Мистер Хардейл смерил его взглядом, полным холодного презрения.
– Знаю, вам хотелось бы уклониться от объяснения, – сказал он, скрестив. – Но мне оно необходимо. Я подожду.
– Да нет же, нет, друг мой, вам не придется ждать ни одной минуты, – возразил мистер Честер, небрежно закинув ногу на ногу. – Это проще простого, и объяснить все можно в двух словах. Мой сын написал ей письмо, мальчишеское, благородное и сентиментальное послание, и оно пока еще лежит у него на письменном столе, потому что у него не хватает духу отослать его. Я позволил себе ознакомиться с содержанием этого письма – думаю что отцовская любовь и беспокойство за сына служит достаточным оправданием. И сейчас я пересказал письмо вашей племяннице – ах, Хардейл, какая очаровательная девушка, настоящий ангел! – и, конечно, в соответствующем освещении, выгодном для пашей цели. Теперь дело сделано, и вы можете быть совершенно спокойны. Посредники и пособники устранены, самолюбие вашей племянницы уязвлено до крайности, ревность вспыхнула пожаром… Разоблачить обман некому, а вы подтвердите ей то, что я сказал. Таким образом, после ее ответа разрыв будет окончательным. Если она получит письмо Нэда завтра днем, считайте, что вечером все между ними будет кончено. Можете не благодарить, я старался для себя. И если я выполнил наше соглашение со всем усердием, какого только вы могли пожелать, я делал это из чисто эгоистических побуждений, уверяю вас.

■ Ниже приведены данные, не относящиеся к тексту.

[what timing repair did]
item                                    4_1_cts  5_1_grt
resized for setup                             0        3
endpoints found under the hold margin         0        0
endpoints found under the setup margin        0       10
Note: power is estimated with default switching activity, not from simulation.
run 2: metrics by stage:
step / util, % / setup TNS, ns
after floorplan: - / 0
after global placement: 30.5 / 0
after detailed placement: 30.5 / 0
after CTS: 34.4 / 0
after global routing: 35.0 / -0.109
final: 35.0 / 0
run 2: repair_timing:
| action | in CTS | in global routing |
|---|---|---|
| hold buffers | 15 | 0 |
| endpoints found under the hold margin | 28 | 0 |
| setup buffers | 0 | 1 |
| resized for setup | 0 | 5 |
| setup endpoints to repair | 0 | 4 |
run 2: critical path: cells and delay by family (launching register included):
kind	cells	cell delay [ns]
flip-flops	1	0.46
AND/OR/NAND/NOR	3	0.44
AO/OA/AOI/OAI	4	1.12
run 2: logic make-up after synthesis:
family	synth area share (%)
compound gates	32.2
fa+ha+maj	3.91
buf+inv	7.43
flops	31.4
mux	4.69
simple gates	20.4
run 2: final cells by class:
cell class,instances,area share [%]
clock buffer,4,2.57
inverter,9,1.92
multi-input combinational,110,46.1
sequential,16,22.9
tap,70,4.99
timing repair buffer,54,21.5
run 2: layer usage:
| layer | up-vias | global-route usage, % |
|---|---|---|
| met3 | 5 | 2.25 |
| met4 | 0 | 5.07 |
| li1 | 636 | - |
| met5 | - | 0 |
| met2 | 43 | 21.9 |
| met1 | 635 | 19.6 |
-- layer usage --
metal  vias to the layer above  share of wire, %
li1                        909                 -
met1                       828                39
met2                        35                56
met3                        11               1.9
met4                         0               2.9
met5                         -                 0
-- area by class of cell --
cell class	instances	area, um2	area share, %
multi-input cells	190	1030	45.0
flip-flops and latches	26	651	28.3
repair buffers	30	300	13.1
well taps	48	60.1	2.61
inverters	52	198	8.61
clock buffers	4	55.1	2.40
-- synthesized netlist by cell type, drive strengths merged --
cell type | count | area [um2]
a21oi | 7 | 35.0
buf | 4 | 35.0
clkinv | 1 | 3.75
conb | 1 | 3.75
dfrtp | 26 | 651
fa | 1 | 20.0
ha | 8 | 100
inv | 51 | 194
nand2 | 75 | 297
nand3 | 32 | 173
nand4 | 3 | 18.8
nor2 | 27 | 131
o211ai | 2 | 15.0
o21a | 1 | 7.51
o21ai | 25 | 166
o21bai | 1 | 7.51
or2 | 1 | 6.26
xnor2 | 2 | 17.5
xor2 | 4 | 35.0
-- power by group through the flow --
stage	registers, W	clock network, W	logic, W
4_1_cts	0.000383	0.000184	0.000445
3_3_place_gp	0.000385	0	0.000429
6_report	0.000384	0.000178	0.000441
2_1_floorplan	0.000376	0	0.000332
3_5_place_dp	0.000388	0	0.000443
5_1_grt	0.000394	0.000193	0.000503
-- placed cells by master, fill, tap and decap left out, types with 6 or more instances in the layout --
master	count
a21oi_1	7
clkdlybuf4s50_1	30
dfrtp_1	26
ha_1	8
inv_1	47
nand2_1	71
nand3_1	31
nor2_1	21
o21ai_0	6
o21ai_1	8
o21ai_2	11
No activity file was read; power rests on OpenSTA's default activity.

– Будь оно проклято, это соглашение! – воскликнул Хардейл. – Будь проклят час, когда я решился на обман и связался с вами. Правда, я поступил так из добрых побуждений, и вряд ли вы поймете, чего это мне стоило, но я ненавижу и презираю себя за это.
– Ну и горячий же вы человек! – заметил мистер Честер с ленивой усмешкой.

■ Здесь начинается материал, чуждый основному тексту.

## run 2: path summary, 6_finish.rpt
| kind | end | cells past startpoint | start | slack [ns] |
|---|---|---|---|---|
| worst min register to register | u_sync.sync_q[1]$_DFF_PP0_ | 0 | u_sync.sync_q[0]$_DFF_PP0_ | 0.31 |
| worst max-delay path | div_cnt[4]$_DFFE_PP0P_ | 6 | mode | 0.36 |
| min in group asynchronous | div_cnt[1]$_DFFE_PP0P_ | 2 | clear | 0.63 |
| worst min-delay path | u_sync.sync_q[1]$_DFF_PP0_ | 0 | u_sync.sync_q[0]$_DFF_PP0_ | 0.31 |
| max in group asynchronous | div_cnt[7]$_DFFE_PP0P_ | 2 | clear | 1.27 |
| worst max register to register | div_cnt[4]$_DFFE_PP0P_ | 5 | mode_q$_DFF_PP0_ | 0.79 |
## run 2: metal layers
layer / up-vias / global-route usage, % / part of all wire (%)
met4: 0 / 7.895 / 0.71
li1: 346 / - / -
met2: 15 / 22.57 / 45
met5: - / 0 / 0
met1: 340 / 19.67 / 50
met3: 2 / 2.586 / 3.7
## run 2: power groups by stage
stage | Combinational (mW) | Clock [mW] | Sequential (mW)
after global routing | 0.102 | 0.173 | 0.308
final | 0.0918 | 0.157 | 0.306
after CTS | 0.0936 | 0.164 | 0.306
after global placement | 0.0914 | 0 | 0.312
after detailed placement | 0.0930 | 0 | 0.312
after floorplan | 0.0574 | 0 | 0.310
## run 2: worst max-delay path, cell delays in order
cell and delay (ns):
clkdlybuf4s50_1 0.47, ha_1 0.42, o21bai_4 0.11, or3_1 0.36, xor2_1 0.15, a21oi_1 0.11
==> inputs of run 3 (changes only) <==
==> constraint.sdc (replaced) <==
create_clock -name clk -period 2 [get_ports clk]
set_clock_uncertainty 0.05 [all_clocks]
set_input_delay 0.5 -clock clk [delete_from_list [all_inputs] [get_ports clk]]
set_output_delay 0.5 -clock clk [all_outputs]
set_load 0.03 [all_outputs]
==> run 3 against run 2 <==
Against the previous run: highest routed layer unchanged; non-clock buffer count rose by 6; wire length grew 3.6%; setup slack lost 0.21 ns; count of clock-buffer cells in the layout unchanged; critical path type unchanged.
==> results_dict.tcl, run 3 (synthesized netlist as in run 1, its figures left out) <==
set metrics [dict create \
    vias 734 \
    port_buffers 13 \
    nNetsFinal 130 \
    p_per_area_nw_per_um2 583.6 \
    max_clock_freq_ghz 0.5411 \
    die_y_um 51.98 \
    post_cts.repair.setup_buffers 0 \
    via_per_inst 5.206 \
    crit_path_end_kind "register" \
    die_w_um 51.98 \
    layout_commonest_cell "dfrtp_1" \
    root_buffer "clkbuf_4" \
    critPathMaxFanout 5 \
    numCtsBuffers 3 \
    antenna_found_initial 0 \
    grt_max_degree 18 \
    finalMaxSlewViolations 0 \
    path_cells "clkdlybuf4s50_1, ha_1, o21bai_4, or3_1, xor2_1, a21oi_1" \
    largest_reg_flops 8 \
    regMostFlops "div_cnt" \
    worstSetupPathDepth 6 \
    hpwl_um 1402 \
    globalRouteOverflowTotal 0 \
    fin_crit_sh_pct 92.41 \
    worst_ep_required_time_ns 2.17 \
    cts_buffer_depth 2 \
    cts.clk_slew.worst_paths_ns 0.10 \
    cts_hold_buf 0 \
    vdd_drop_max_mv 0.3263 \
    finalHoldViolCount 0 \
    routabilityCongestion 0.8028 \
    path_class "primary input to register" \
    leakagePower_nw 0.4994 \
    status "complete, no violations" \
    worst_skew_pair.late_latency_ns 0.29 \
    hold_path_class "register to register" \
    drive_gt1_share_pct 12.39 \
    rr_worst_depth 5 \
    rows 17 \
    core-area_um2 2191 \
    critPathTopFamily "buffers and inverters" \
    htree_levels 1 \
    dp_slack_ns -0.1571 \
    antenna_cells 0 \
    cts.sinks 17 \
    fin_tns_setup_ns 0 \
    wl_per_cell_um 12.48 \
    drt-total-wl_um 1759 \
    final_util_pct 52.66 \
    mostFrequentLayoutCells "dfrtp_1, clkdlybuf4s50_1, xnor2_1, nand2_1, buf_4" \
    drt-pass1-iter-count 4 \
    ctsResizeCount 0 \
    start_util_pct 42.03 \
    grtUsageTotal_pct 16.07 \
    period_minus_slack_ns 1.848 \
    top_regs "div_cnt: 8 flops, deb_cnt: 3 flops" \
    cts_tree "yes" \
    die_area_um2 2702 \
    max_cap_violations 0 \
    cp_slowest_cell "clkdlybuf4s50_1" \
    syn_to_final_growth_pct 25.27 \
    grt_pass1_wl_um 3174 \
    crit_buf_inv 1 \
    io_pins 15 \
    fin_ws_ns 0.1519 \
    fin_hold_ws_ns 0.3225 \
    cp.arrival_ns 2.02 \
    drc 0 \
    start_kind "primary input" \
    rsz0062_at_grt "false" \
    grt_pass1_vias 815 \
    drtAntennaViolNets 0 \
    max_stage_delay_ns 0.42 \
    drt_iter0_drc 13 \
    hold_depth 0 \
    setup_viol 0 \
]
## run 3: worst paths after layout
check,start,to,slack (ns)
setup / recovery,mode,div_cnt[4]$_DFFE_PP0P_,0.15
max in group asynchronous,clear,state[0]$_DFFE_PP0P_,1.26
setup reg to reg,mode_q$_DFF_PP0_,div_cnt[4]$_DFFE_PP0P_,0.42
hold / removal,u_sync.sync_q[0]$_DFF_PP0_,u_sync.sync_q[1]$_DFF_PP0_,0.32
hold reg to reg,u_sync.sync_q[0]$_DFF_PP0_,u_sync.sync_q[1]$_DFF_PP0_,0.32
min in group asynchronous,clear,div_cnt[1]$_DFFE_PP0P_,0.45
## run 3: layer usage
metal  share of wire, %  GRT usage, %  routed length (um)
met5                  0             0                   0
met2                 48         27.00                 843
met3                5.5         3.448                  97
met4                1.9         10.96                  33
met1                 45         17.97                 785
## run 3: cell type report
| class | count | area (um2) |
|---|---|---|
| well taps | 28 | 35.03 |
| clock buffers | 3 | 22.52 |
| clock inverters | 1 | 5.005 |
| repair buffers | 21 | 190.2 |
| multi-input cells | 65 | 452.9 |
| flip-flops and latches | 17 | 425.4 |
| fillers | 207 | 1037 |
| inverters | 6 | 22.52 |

– Да, горячий. И меня бесит ваше хладнокровие. Черт возьми, если бы ваша кровь была горячее, а я не был связан… Ну да ладно, дело сделано, – так вы сказали, и в этом случае вам можно верить. Когда совесть будет укорять меня в предательстве, я вспомню вас, ваш брак, – и пусть это послужит мне оправданием перед самим собой в том, что я разлучил Эмму с вашим сыном. Ну, а теперь наш союз расторгнут, и мы можем не встречаться больше.
Мистер Честер грациозно послал ему воздушный поцелуй, и все с тем же спокойствием, которое не изменило ему даже тогда, когда его собеседник весь трясся от душевной муки и гнева, продолжал сидеть на скамье в удобной позе и смотрел вслед уходившему мистеру Хардейлу.

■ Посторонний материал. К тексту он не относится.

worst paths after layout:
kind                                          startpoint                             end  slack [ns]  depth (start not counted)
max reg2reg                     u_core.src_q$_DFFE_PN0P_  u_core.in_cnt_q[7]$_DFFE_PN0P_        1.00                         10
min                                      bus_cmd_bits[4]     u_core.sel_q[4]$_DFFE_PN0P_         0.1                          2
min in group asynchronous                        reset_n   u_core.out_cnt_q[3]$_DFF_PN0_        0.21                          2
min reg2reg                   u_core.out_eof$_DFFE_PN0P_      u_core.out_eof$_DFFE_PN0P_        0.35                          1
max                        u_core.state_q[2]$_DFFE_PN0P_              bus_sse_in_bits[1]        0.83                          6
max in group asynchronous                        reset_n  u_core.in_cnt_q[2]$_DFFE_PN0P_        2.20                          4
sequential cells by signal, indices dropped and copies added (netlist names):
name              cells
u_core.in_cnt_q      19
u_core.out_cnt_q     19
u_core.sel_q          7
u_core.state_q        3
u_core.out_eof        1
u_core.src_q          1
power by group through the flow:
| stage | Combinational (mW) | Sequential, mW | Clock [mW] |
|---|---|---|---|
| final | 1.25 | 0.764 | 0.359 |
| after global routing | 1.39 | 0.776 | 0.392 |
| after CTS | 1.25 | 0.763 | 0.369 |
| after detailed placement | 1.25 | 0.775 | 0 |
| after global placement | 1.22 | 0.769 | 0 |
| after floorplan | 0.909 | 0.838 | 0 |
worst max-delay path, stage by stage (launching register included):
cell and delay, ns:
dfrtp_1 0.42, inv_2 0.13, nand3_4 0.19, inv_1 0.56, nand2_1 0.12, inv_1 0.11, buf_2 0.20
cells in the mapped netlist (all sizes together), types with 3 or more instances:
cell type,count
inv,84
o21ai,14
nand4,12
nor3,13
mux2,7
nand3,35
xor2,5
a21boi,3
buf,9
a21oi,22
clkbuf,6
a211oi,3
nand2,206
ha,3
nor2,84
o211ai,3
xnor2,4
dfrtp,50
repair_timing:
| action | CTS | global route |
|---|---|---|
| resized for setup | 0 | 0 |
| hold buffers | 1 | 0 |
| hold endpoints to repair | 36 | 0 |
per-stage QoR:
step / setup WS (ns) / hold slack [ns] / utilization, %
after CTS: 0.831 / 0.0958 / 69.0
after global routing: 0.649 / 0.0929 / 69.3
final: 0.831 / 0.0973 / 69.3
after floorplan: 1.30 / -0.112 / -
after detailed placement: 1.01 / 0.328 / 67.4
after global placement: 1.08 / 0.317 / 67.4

– Ты был моим козлом отпущения и рабом в школе, – сказал он, подняв голову и провожая его глазами. – А позднее – моим другом и тогда не сумел удержать свою возлюбленную, сам свел нас, и я отнял ее у тебя. Как в прошлом, так и сейчас я оказался победителем. Можешь лаять на меня сколько хочешь, незадачливый и злой пес! Удача всегда на моей стороне, и твой лай меня только забавляет.